= Beginning of Section =

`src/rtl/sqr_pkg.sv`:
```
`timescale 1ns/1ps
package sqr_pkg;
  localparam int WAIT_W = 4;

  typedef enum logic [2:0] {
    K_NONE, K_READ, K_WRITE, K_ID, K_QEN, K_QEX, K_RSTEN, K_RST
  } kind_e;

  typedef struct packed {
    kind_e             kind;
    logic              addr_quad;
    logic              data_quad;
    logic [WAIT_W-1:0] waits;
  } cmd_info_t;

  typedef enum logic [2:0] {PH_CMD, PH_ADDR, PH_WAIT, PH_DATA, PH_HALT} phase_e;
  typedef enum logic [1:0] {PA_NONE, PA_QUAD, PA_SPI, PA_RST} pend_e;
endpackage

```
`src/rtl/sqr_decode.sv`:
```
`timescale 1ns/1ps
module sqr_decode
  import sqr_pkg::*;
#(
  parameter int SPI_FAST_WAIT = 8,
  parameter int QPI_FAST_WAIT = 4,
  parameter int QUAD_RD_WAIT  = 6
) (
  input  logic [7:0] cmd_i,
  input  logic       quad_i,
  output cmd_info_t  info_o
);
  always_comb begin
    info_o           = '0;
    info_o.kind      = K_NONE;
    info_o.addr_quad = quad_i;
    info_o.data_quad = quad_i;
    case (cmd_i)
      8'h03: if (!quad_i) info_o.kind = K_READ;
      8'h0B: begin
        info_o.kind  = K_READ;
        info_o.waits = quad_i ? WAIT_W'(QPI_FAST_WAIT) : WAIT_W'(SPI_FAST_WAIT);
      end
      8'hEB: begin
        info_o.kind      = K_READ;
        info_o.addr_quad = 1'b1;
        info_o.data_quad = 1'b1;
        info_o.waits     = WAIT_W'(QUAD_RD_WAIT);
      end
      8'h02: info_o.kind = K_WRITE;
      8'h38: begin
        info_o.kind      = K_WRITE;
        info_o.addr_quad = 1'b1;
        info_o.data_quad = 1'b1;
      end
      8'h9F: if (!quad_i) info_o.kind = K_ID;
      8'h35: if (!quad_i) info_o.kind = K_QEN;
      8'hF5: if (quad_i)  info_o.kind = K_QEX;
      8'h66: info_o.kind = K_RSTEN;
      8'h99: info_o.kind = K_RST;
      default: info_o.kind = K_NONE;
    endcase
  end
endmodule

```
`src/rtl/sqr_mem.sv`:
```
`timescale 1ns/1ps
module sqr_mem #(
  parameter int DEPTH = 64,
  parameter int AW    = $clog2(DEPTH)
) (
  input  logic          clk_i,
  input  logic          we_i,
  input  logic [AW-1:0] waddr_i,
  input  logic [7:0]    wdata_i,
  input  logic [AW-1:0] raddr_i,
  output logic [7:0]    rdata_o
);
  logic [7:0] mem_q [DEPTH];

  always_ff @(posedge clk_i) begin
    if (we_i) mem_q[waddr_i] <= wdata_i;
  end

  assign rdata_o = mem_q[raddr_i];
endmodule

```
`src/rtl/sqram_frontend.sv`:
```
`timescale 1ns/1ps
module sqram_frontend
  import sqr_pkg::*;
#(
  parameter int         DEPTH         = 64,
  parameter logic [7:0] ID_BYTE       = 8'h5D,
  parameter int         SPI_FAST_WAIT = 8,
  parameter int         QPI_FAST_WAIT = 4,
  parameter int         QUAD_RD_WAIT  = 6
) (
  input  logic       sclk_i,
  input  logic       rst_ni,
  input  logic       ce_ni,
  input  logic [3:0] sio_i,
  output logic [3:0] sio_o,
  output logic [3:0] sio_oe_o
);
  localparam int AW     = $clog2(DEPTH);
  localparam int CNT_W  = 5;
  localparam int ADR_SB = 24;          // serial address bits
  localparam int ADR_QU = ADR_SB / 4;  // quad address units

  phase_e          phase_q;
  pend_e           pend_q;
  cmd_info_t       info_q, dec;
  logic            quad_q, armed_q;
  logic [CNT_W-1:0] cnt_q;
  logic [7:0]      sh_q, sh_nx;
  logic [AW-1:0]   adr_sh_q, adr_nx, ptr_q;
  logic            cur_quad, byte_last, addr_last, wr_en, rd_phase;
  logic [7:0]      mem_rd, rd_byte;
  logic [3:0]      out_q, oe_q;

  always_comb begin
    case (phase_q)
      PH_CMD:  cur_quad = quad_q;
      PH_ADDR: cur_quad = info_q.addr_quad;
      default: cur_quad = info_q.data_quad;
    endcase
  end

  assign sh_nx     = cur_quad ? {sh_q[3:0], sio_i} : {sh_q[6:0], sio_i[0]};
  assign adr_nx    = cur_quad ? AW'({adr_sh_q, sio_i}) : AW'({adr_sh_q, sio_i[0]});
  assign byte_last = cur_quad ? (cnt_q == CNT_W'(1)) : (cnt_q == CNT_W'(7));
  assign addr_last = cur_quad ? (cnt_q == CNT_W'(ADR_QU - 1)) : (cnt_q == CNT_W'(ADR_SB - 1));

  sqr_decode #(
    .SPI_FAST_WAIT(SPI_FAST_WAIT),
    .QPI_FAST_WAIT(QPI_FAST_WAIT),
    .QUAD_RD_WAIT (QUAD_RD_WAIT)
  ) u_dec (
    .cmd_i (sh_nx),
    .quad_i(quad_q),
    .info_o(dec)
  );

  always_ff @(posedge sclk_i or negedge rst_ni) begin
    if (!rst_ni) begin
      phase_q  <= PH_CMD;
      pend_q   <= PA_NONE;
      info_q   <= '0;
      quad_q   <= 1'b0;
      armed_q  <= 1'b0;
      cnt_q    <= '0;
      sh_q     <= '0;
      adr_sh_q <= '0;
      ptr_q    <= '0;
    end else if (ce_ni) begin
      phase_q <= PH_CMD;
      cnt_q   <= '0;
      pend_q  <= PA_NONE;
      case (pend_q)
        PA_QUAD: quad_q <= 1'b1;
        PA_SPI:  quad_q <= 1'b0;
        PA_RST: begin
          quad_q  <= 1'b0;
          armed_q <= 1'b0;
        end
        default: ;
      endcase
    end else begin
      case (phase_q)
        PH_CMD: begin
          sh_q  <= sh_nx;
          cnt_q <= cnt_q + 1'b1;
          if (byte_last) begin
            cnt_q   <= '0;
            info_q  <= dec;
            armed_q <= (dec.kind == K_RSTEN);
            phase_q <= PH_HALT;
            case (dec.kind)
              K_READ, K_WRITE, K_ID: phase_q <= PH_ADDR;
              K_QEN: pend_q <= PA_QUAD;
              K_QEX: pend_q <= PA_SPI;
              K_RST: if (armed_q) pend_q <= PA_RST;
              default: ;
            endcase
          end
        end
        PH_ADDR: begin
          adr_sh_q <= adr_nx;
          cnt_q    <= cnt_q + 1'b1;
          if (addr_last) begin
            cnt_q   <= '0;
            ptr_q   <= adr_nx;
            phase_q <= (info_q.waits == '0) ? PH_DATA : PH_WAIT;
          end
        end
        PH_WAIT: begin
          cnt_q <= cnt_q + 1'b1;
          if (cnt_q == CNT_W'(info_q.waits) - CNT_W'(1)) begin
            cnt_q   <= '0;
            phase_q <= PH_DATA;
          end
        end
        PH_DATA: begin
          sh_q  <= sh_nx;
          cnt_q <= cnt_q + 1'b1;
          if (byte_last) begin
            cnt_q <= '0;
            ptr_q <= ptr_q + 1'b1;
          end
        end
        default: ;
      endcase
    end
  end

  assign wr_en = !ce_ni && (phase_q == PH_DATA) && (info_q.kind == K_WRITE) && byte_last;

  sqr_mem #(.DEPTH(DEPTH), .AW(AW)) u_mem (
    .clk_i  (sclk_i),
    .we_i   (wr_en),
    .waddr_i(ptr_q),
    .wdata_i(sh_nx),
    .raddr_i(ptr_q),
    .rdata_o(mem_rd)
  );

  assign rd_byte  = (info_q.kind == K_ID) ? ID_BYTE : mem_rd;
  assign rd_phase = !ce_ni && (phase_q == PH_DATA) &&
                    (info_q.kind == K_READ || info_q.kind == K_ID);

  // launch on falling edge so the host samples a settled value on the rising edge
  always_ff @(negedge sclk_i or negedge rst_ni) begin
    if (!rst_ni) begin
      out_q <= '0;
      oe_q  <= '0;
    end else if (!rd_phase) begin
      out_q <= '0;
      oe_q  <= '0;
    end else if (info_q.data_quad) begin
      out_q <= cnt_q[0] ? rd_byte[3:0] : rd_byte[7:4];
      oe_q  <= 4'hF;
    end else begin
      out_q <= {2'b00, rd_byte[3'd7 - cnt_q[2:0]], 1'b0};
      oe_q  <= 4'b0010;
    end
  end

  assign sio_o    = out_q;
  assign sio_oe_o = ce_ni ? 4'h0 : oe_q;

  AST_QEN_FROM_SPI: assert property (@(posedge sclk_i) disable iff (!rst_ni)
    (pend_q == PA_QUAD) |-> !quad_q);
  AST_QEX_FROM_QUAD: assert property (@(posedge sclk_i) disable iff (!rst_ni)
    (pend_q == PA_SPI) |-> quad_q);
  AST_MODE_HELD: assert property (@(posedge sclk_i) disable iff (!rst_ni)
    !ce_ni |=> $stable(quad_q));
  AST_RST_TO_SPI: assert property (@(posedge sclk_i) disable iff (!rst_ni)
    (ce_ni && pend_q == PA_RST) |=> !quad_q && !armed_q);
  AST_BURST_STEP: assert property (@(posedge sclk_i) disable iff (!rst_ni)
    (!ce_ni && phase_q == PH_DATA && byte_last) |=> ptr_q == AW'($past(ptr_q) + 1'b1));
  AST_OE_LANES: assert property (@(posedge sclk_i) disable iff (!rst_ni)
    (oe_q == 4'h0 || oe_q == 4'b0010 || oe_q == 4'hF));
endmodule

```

= End of Section =
= Beginning of Section =

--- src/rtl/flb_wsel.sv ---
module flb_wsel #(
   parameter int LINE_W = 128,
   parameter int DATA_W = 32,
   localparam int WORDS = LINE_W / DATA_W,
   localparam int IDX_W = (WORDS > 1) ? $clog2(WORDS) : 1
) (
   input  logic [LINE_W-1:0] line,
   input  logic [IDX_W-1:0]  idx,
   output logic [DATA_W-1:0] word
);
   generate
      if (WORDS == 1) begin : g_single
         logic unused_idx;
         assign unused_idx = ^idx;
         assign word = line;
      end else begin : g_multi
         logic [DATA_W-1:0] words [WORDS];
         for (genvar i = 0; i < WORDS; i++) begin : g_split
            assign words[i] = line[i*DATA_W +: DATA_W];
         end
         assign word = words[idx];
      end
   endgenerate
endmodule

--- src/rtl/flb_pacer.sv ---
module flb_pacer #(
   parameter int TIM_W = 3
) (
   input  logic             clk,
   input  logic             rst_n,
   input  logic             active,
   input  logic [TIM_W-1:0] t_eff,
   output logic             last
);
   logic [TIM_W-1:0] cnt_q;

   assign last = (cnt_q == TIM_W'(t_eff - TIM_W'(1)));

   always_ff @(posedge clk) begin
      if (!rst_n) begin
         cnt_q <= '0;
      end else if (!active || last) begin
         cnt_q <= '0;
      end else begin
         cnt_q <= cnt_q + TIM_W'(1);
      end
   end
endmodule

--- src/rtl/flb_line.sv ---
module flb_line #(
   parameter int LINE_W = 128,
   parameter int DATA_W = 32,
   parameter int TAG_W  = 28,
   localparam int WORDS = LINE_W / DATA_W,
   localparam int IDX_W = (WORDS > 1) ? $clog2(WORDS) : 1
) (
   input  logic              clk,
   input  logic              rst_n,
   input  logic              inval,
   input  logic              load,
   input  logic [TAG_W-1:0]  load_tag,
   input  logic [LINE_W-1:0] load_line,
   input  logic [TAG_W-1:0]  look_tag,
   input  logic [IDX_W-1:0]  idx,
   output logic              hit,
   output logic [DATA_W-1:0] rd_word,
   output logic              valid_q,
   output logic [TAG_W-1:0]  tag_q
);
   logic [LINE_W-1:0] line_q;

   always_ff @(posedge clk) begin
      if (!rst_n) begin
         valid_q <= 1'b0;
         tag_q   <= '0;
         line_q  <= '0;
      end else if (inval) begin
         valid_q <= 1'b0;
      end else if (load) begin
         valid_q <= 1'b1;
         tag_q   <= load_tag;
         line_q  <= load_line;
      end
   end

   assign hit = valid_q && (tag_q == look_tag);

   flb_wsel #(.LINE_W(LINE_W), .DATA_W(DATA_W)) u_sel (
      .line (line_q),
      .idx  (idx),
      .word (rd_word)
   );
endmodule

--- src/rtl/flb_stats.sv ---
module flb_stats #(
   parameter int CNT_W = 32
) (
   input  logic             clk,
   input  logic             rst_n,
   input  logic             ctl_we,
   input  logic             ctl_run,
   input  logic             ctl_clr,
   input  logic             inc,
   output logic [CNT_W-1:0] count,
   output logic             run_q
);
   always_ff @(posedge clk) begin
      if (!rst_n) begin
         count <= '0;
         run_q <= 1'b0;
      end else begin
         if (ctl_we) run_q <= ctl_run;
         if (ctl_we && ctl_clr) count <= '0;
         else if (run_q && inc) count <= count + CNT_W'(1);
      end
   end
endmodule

= End of Section =

* [Task details] Say how many lines in the listing above hold "inval". Give the number only.

* [Exercise solution] 2